Nous avons analysé les effets de l’étayage proposé à ces élèves de Cycle 2 afin de savoir si les outils proposés par l’enseignante sont de réelles aides à la production d’écrits, quelles sont les difficultés rencontrées par les élèves, et quel étayage apporte l’enseignante en réponse aux sollicitations des élèves. Autrement dit, les outils « Trésor des mots » et « Cahier de Littérature » qui ont pour vocation d’aider à l’écriture soulagent-ils réellement la mémoire de travail des élèves qui peuvent s’y référer ? Permettent-ils une diminution du nombre d’interventions de l’enseignante ?

S. Méric-Pons (2013) conclut qu’il s’avère que le Trésor des mots et, dans une moindre mesure, le Cahier de Littérature utilisé en janvier favorisent l’autonomie des élèves bien que leur usage nécessite un apprentissage qui rend leur utilisation laborieuse au départ. Le fait que l’outil soit construit avec les élèves, au fil du temps et qu’ainsi l’élève ait repéré la présence de certains mots ou expressions avant que de nouvelles listes y soient ajoutées aboutit à une certaine efficacité de l’outil dès le début de l’année pour les CP notamment. Cet étayage indirect ne dispense pas l’enseignante d’un étayage direct qui est plus efficace si le groupe est restreint. Les effets de l’étayage proposé, qu’il soit direct ou indirect, sont visibles dans les transcriptions et parfois dans les productions des élèves. Nous avons identifiés des effets positifs, des effets négatifs, d’autres plus modérés, des effets à court terme, des effets que nous supposons à long terme, des étayages ignorés, détournés, différés, dévoyés… Ces effets varient en fonction du degré de directivité du professeur. Nous avons établi une liste non exhaustive des effets induits par l’étayage.

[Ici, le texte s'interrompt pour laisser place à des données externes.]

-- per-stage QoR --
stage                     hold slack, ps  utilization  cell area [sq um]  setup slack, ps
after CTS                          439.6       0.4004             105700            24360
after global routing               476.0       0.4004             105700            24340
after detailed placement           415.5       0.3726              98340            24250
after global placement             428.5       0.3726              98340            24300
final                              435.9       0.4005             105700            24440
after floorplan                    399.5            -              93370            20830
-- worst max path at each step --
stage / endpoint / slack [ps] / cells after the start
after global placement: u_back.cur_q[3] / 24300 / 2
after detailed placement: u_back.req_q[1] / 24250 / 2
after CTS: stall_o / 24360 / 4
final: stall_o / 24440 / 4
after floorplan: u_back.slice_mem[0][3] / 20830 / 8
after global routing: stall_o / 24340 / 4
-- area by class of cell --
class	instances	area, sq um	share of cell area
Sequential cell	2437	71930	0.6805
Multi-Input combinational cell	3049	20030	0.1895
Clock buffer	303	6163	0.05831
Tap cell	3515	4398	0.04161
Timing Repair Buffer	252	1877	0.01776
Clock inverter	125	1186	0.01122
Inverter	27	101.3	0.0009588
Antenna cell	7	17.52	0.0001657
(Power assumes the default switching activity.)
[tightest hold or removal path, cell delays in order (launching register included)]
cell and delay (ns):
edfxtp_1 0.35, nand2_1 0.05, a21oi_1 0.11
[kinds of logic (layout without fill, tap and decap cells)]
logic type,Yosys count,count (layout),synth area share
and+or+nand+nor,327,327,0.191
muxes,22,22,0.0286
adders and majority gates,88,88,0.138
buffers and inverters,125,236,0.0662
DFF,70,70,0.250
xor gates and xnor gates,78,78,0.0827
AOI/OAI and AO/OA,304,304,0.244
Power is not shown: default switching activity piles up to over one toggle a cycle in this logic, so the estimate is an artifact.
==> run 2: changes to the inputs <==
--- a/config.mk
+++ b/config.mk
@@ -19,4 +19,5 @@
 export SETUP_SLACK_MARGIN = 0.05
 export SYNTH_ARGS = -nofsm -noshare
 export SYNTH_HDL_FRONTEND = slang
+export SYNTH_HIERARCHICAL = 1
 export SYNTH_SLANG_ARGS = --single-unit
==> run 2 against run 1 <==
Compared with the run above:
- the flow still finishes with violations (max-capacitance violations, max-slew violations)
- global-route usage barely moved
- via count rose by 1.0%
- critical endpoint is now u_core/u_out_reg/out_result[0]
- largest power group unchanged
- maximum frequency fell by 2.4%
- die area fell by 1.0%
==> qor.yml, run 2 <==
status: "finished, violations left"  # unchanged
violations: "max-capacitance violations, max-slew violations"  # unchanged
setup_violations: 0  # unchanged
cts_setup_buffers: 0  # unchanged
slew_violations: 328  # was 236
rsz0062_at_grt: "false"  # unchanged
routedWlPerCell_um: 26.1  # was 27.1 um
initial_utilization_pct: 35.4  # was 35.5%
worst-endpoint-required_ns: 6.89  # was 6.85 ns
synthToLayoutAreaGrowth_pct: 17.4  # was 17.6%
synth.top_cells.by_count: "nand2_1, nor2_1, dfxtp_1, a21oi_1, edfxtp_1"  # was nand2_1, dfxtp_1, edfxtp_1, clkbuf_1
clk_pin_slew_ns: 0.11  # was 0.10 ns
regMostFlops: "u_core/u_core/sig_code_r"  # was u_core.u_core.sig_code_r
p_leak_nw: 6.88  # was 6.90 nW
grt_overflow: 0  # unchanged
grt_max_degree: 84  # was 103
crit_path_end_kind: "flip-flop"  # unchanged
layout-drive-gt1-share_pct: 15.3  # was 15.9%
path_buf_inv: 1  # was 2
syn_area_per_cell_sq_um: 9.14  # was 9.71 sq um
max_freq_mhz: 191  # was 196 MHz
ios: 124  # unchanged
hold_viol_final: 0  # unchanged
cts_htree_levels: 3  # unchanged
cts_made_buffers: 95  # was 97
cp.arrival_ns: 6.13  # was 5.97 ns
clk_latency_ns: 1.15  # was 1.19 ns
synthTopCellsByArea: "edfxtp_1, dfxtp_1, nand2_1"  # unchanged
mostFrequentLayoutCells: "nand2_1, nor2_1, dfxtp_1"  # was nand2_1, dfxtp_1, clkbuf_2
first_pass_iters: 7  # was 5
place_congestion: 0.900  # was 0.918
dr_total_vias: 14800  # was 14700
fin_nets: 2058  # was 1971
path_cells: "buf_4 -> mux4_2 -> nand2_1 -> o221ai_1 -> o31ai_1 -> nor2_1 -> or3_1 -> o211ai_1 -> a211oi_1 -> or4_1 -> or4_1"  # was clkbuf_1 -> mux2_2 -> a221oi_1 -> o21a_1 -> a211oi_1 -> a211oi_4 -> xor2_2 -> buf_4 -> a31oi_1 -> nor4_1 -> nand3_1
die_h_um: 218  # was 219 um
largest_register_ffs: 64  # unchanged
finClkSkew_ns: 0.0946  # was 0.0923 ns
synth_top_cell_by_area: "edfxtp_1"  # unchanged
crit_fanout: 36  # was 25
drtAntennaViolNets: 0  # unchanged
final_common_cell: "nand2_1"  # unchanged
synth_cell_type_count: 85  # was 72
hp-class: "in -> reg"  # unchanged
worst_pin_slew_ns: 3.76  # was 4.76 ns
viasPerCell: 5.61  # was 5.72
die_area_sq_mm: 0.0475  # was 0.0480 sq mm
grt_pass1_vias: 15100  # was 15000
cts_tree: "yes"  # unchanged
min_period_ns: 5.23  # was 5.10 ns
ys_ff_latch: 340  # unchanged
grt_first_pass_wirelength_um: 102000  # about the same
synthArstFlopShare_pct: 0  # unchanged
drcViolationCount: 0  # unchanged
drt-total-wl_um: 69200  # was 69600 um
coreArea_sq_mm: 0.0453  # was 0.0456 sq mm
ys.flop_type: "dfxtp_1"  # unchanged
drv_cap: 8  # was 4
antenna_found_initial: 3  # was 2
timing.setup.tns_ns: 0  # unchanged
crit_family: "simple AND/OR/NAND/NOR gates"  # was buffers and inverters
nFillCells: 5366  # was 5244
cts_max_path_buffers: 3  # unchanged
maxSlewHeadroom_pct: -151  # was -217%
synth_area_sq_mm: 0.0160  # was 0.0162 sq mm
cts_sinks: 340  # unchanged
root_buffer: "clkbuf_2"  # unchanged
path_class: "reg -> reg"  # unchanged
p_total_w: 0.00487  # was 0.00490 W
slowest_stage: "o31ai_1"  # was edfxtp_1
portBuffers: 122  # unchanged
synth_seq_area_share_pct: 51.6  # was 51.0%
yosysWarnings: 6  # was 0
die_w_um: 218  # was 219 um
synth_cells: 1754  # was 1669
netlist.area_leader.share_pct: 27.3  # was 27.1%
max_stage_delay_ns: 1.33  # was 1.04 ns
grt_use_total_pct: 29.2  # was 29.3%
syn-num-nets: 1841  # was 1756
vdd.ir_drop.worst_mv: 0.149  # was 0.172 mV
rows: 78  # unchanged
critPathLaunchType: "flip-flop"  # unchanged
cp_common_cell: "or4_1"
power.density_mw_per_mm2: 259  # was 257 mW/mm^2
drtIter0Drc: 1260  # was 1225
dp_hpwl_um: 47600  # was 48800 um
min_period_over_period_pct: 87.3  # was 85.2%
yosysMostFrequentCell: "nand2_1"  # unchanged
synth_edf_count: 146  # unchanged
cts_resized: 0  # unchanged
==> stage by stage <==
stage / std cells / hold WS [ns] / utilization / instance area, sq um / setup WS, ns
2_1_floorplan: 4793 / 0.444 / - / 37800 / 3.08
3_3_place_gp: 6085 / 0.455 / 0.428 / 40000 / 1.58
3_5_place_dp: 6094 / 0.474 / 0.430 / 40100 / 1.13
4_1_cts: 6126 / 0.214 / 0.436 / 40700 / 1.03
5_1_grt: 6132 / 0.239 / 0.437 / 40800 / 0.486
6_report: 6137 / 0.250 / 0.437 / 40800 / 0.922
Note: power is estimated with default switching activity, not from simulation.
## src/rtl/lpc_pkg.sv

```systemverilog
// Shared types, constants and saturation helpers for the LPC analysis block.
package lpc_pkg;

   localparam int MAX_ORDER_DEF   = 16;
   localparam int SAMPLE_BITS_DEF = 16;

   localparam int ACC_W   = 48;
   localparam int COEF_W  = 32;
   localparam int PROD_W  = 56;
   localparam int Q_FRAC  = 27;
   // integer part is below 16, so 4 + Q_FRAC quotient bits
   localparam int DIV_STEPS = Q_FRAC + 4;

   localparam logic [4:0] ORDER_RESET = 5'd8;

   // register indexes on the write port
   localparam logic CSR_ORDER = 1'b0;
   localparam logic CSR_MODE  = 1'b1;

   localparam logic signed [COEF_W-1:0] COEF_MAX = {1'b0, {(COEF_W-1){1'b1}}};
   localparam logic signed [COEF_W-1:0] COEF_MIN = {1'b1, {(COEF_W-1){1'b0}}};

   typedef struct packed {
      logic                     start;
      logic                     raw;   // plain product, no Q27 scaling
      logic signed [ACC_W-1:0]  a;
      logic signed [COEF_W-1:0] b;
   } mul_req_type;

   typedef struct packed {
      logic                     done;
      logic signed [PROD_W-1:0] res;
   } mul_rsp_type;

   typedef struct packed {
      logic                    start;
      logic signed [ACC_W-1:0] num;
      logic signed [ACC_W-1:0] den;
   } div_req_type;

   typedef struct packed {
      logic                     done;
      logic signed [COEF_W-1:0] k;
   } div_rsp_type;

   function automatic logic signed [PROD_W-1:0] sx48(input logic signed [ACC_W-1:0] v);
      return {{(PROD_W-ACC_W){v[ACC_W-1]}}, v};
   endfunction

   function automatic logic signed [PROD_W-1:0] sx32(input logic signed [COEF_W-1:0] v);
      return {{(PROD_W-COEF_W){v[COEF_W-1]}}, v};
   endfunction

   function automatic logic signed [ACC_W-1:0] sat48(input logic signed [PROD_W-1:0] v);
      logic signed [PROD_W-1:0] hi;
      logic signed [PROD_W-1:0] lo;
      hi = {{(PROD_W-ACC_W+1){1'b0}}, {(ACC_W-1){1'b1}}};
      lo = {{(PROD_W-ACC_W+1){1'b1}}, {(ACC_W-1){1'b0}}};
      if (v > hi)
         return hi[ACC_W-1:0];
      else if (v < lo)
         return lo[ACC_W-1:0];
      else
         return v[ACC_W-1:0];
   endfunction

   function automatic logic signed [COEF_W-1:0] sat32(input logic signed [PROD_W-1:0] v);
      if (v > sx32(COEF_MAX))
         return COEF_MAX;
      else if (v < sx32(COEF_MIN))
         return COEF_MIN;
      else
         return v[COEF_W-1:0];
   endfunction

endpackage

```

## src/rtl/lpc_mulq.sv

```systemverilog
// Shared 24x32 multiplier: plain signed product or 48x32 Q27 product in two halves.
module lpc_mulq (
   input  logic               clock,
   input  logic               reset,
   input  lpc_pkg::mul_req_type req,
   output lpc_pkg::mul_rsp_type rsp
);
   import lpc_pkg::*;

   typedef enum logic [1:0] {M_IDLE, M_HI, M_LO, M_OUT} mstate_type;

   mstate_type         state_ff;
   logic [ACC_W-1:0]   ua_ff;
   logic [COEF_W-1:0]  ub_ff;
   logic               neg_ff;
   logic               raw_ff;
   logic [PROD_W-1:0]  hi_ff;
   logic [PROD_W-1:0]  lo_ff;
   mul_rsp_type        rsp_ff;

   logic [23:0]        op_a;
   logic [PROD_W-1:0]  prod;
   logic [PROD_W-1:0]  mag_in;
   logic [PROD_W-1:0]  frac_sum;

   assign op_a     = (state_ff == M_HI) ? ua_ff[ACC_W-1:24] : ua_ff[23:0];
   assign prod     = op_a * ub_ff;
   assign frac_sum = {hi_ff[2:0], 24'b0} + lo_ff;
   assign mag_in   = raw_ff ? lo_ff : ((hi_ff >> 3) + (frac_sum >> Q_FRAC));
   assign rsp      = rsp_ff;

   always_ff @(posedge clock) begin
      rsp_ff.done <= !reset && (state_ff == M_OUT);
      if (reset) begin
         state_ff <= M_IDLE;
      end else begin
         unique case (state_ff)
            M_IDLE: begin
               if (req.start) begin
                  ua_ff    <= req.a[ACC_W-1] ? ACC_W'(-req.a) : req.a;
                  ub_ff    <= req.b[COEF_W-1] ? COEF_W'(-req.b) : req.b;
                  neg_ff   <= req.a[ACC_W-1] ^ req.b[COEF_W-1];
                  raw_ff   <= req.raw;
                  state_ff <= req.raw ? M_LO : M_HI;
               end
            end
            M_HI: begin
               hi_ff    <= prod;
               state_ff <= M_LO;
            end
            M_LO: begin
               lo_ff    <= prod;
               state_ff <= M_OUT;
            end
            M_OUT: begin
               rsp_ff.res  <= neg_ff ? -$signed(mag_in) : $signed(mag_in);
               state_ff    <= M_IDLE;
            end
            default: state_ff <= M_IDLE;
         endcase
      end
   end

endmodule

```
### src/rtl/bprl_ram.sv
// Generic single-port-write, single-read RAM with registered read.
// No dependencies.
module bprl_ram #(
    parameter int WIDTH = 8,
    parameter int DEPTH = 16
) (
    input  logic                     clk,
    input  logic                     we,
    input  logic [$clog2(DEPTH)-1:0] waddr,
    input  logic [WIDTH-1:0]         wdata,
    input  logic [$clog2(DEPTH)-1:0] raddr,
    output logic [WIDTH-1:0]         rdata
);
    logic [WIDTH-1:0] mem [DEPTH];

    always_ff @(posedge clk)
    begin
        if (we)
        begin
            mem[waddr] <= wdata;
        end
        rdata <= mem[raddr];
    end
endmodule

### config.mk
export PLATFORM = sky130hd
export DESIGN_NAME = bprl_ram
export DESIGN_NICKNAME = d
export VERILOG_FILES = /design/src/rtl/bprl_ram.sv
export SDC_FILE = /design/constraint.sdc
export NUM_CORES = 1
export LEC_CHECK = 0
export BUFFER_PORTS_ARGS = -buffer_cell sky130_fd_sc_hd__buf_2
export CAP_MARGIN = 20
export CORE_MARGIN = 5
export CORE_UTILIZATION = 50
export CTS_BUF_LIST = sky130_fd_sc_hd__clkbuf_8 sky130_fd_sc_hd__clkbuf_16
export CTS_CLUSTER_DIAMETER = 40
export CTS_CLUSTER_SIZE = 20
export DETAILED_ROUTE_END_ITERATION = 10
export PLACE_DENSITY = 0.73
export SLEW_MARGIN = 0
export SYNTH_ARGS = -nofsm -noshare
export SYNTH_HDL_FRONTEND = slang
export SYNTH_SLANG_ARGS = --single-unit
### constraint.sdc
create_clock -name clk -period 3.4 [get_ports clk]
set_clock_uncertainty 0.1 [all_clocks]
set_input_delay 1.02 -clock clk [delete_from_list [all_inputs] [get_ports clk]]
set_output_delay 1.02 -clock clk [all_outputs]
set_load 0.01 [all_outputs]
==> impl_metrics.env, run 1 <==
export IMPL_outcome="finished clean"
export IMPL_die_area_mm2=0.01242
export IMPL_cp_required_ns=3.44
export IMPL_routed_wl_um=9782
export IMPL_place_port_buffers=25
export IMPL_synth_top_family_by_area="multiplexers"
export IMPL_yosysTopAreaCellShare_pct=74.67
export IMPL_synthMuxAreaShare_pct=15.02
export IMPL_vdd_drop_max_mv=0.3387
export IMPL_numCtsBuffers=17
export IMPL_syn_nets=247
export IMPL_hold_ws_ns=0.5760
export IMPL_drt_iter0_drc=195
export IMPL_rows=37
export IMPL_grt_pass1_vias=2681
export IMPL_setup_slack_ns=1.166
export IMPL_crit_path_end_kind="flop"
export IMPL_grt_pass1_wl_um=15490
export IMPL_clk_path_buf_depth=2
export IMPL_h_tree_depth=4
export IMPL_clock_sinks=136
export IMPL_synth_seq_area_share_pct=77.78
export IMPL_post_synth_top_area_cell="edfxtp_1"
export IMPL_finish_utilization_pct=60.33
export IMPL_power_density_mw_per_mm2=658.1
export IMPL_hold_viol=0
export IMPL_synthFlopType="edfxtp_1"
export IMPL_netlist_top_cells_count="edfxtp_1 (128), mux4_2 (18), a22oi_1 (16)"
export IMPL_globalplace_congestion=0.7965
export IMPL_critical_path_max_stage_delay_ns=0.62
export IMPL_dp_slack_ns=0.6256
export IMPL_vias=2492
export IMPL_insertedDiodeCount=0
export IMPL_crit_fanout=8
export IMPL_area_delta_synth_final_pct=19.37
export IMPL_slew_viol_final=0
export IMPL_path_cells="buf_2 -> or3b_2 -> nor2_1"
export IMPL_initial_utilization_pct=50.54
export IMPL_avgSynthCellArea_um2=22.48
export IMPL_cts_resized=0
export IMPL_synthCells=229
export IMPL_min_period_over_period_pct=65.70
export IMPL_clk_pin_slew_worst_paths_ns=0.06
export IMPL_hold_buffers=0
export IMPL_ys_ff_latch=136
export IMPL_clock_fmax_mhz=447.7
export IMPL_post_synth_top_count_cell="edfxtp_1"
export IMPL_clock_latency_ns=0.52
export IMPL_power_leakage_nw=2.107
export IMPL_via_per_inst=5.809
export IMPL_worst_setup_path_start_kind="input port"
export IMPL_dpl_hpwl_um=5993
export IMPL_grt_usage_pct=17.26
export IMPL_wire_per_inst_um=22.80
export IMPL_yosys_area_share_xor_xnor_pct=0
export IMPL_cts_tree="yes"
export IMPL_postRouteAntennaNets=0
export IMPL_antenna_found_initial=0
export IMPL_synth_compound_area_share_pct=2.333
export IMPL_synth_adder_area_share_pct=0
export IMPL_synth_simple_gate_area_share_pct=3.184
export IMPL_crit_type="input port to flop"
export IMPL_arrival_ns=2.27
export IMPL_tightestPinTransition_ns=0.7813
export IMPL_worst_slew_margin_rel_pct=47.72
export IMPL_rsz0062_at_grt="no"
export IMPL_io_pins=26
export IMPL_grt_start_max_net_pins=33
export IMPL_core_area_mm2=0.01018
export IMPL_max_cap_violations=0
export IMPL_hold_path_class="flop to flop"
export IMPL_crit_slowest_cell="nor2_1"
export IMPL_overflow=0
export IMPL_synthArstFlopShare_pct=0
export IMPL_clock_root_buffer="clkbuf_8"
export IMPL_setup_viol=0
export IMPL_dieWidth_um=111.5
export IMPL_synth_area_mm2=0.005147
export IMPL_die_h_um=111.5
export IMPL_nets=298
export IMPL_cts_setup_buffers=0
export IMPL_post_route_drc_count=0
export IMPL_synth_edf_count=128
export IMPL_min_period_ns=2.234
export IMPL_dpl_cell_area_mm2=0.005497
export IMPL_drt_first_pass_iters=5
export IMPL_tns_ns=0
export IMPL_final_layout_size_suffix_gt1_share_pct=30.72
export IMPL_stdcell_area_mm2=0.006145
export IMPL_synth_top_cells_by_area="edfxtp_1 (75%), mux4_2 (7.9%), mux4_1 (7.1%)"
export IMPL_netlist_cell_type_count=19
export IMPL_yosysWarningCount=0
[sequential cells by signal, summed over array words and instances (netlist names)]
name / count
rdata: 8
mem: 128
[path summary, 6_finish.rpt]
| check | cells past startpoint | endpoint | startpoint | slack [ns] |
|---|---|---|---|---|
| max | 3 | mem[3][0] | waddr[2] | 1.17 |
| min | 3 | rdata[2] | mem[14][2] | 0.58 |
| max reg2reg | 3 | rdata[6] | mem[3][6] | 1.91 |
| min reg2reg | 3 | rdata[2] | mem[14][2] | 0.58 |
[final cells by class]
| type | count | area (um2) |
|---|---|---|
| Tap cell | 136 | 170.2 |
| Fill cell | 714 | 4040 |
| Timing Repair Buffer | 42 | 265.3 |
| Multi-Input combinational cell | 83 | 1057 |
| Clock buffer | 17 | 414.1 |
| Sequential cell | 136 | 4004 |
| Clock inverter | 15 | 234.0 |
[kinds of logic after synthesis]
kind of cell           count (synthesis)
AOI/OAI and AO/OA                     16
buffers and inverters                 10
DFF                                  136
muxes                                 32
and+or+nand+nor                       35
[worst max-delay path: cells and delay by family]
kind,cells,cell delay (ns)
buf+inv,1,0.11
simple gates,2,1.14
[power breakdown]
group,internal (mW),switching [mW]
Combinational,0.0730,0.101
Sequential,1.87,0.0115
Clock,1.33,0.654
Total,3.28,0.766
[routing by layer]
layer / vias to the layer above / wire (um) / GRT usage, %
li1: 1075 / - / -
met1: 1275 / 4045 / 23.27
met2: 124 / 4713 / 26.10
met3: 18 / 807 / 5.326
met4: 0 / 216 / 7.867
met5: - / 0 / 0
[layout by cell type (no fill, tap or decap), drive strengths merged]
master | synthesis | final
clkbuf | 0 | 17
a22oi | 16 | 16
inv | 0 | 3
nand2 | 9 | 9
clkinvlp | 0 | 2
nand3b | 2 | 2
and2b | 1 | 1
buf | 7 | 42
and2 | 1 | 1
clkinv | 0 | 4
dfxtp | 8 | 8
bufinv | 0 | 6
nor2 | 13 | 13
or3b | 1 | 1
nand2b | 2 | 2
nor3 | 4 | 4
nor2b | 1 | 1
nand3 | 1 | 1
mux4 | 32 | 32
edfxtp | 128 | 128
[through the flow]
stage,power [mW],instances
CTS,4.069,429
detailed placement,2.096,397
finish,4.044,429
global route,4.166,429
floorplan,2.018,229
global placement,2.088,397
Note: power is estimated with default switching activity, not from simulation.
==> run 2: changes to the inputs <==
--- a/config.mk
+++ b/config.mk
@@ -5,6 +5,7 @@
 export SDC_FILE = /design/constraint.sdc
 export NUM_CORES = 1
 export LEC_CHECK = 0
+export ABC_AREA = 1
 export BUFFER_PORTS_ARGS = -buffer_cell sky130_fd_sc_hd__buf_2
 export CAP_MARGIN = 20
 export CORE_MARGIN = 5
@@ -13,7 +14,7 @@
 export CTS_CLUSTER_DIAMETER = 40
 export CTS_CLUSTER_SIZE = 20
 export DETAILED_ROUTE_END_ITERATION = 10
-export PLACE_DENSITY = 0.73
+export PLACE_DENSITY = 0.76
 export SLEW_MARGIN = 0
 export SYNTH_ARGS = -nofsm -noshare
 export SYNTH_HDL_FRONTEND = slang
==> constraint.sdc (replaced) <==
create_clock -name clk -period 2.05 [get_ports clk]
set_clock_uncertainty 0.1 [all_clocks]
set_input_delay 0.615 -clock clk [delete_from_list [all_inputs] [get_ports clk]]
set_output_delay 0.615 -clock clk [all_outputs]
set_load 0.01 [all_outputs]
==> run 2 against run 1 <==
Against the previous run:
- sequential share of layout area shrank 4.7 points
- cell area grew 7.7%
- via count grew 59%
- worst hold slack lost 0.12 ns
- global-route usage grew 1.7 points
- synthesized area grew 12%
- die area grew 11%
- first-iteration DRC count grew 110%
- worst setup slack lost 0.77 ns
- sequential cell count is the same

Cette typologie devra être complétée par d’autres recherches sur la production d’écrits au cycle 2. En effet, seule une étude longitudinale par exemple, peut nous permettre d’observer les effets à long terme d’un étayage enseignant. Il serait aussi intéressant d’observer comment les élèves utilisent d’une année sur l’autre ce qu’ils ont acquis dans le niveau précédent dans le cas où l’enseignante du niveau ou du cycle supérieur adopte une pédagogie similaire ou différente, selon qu’elle accorde une plus ou moins grande place à la production d’écrits.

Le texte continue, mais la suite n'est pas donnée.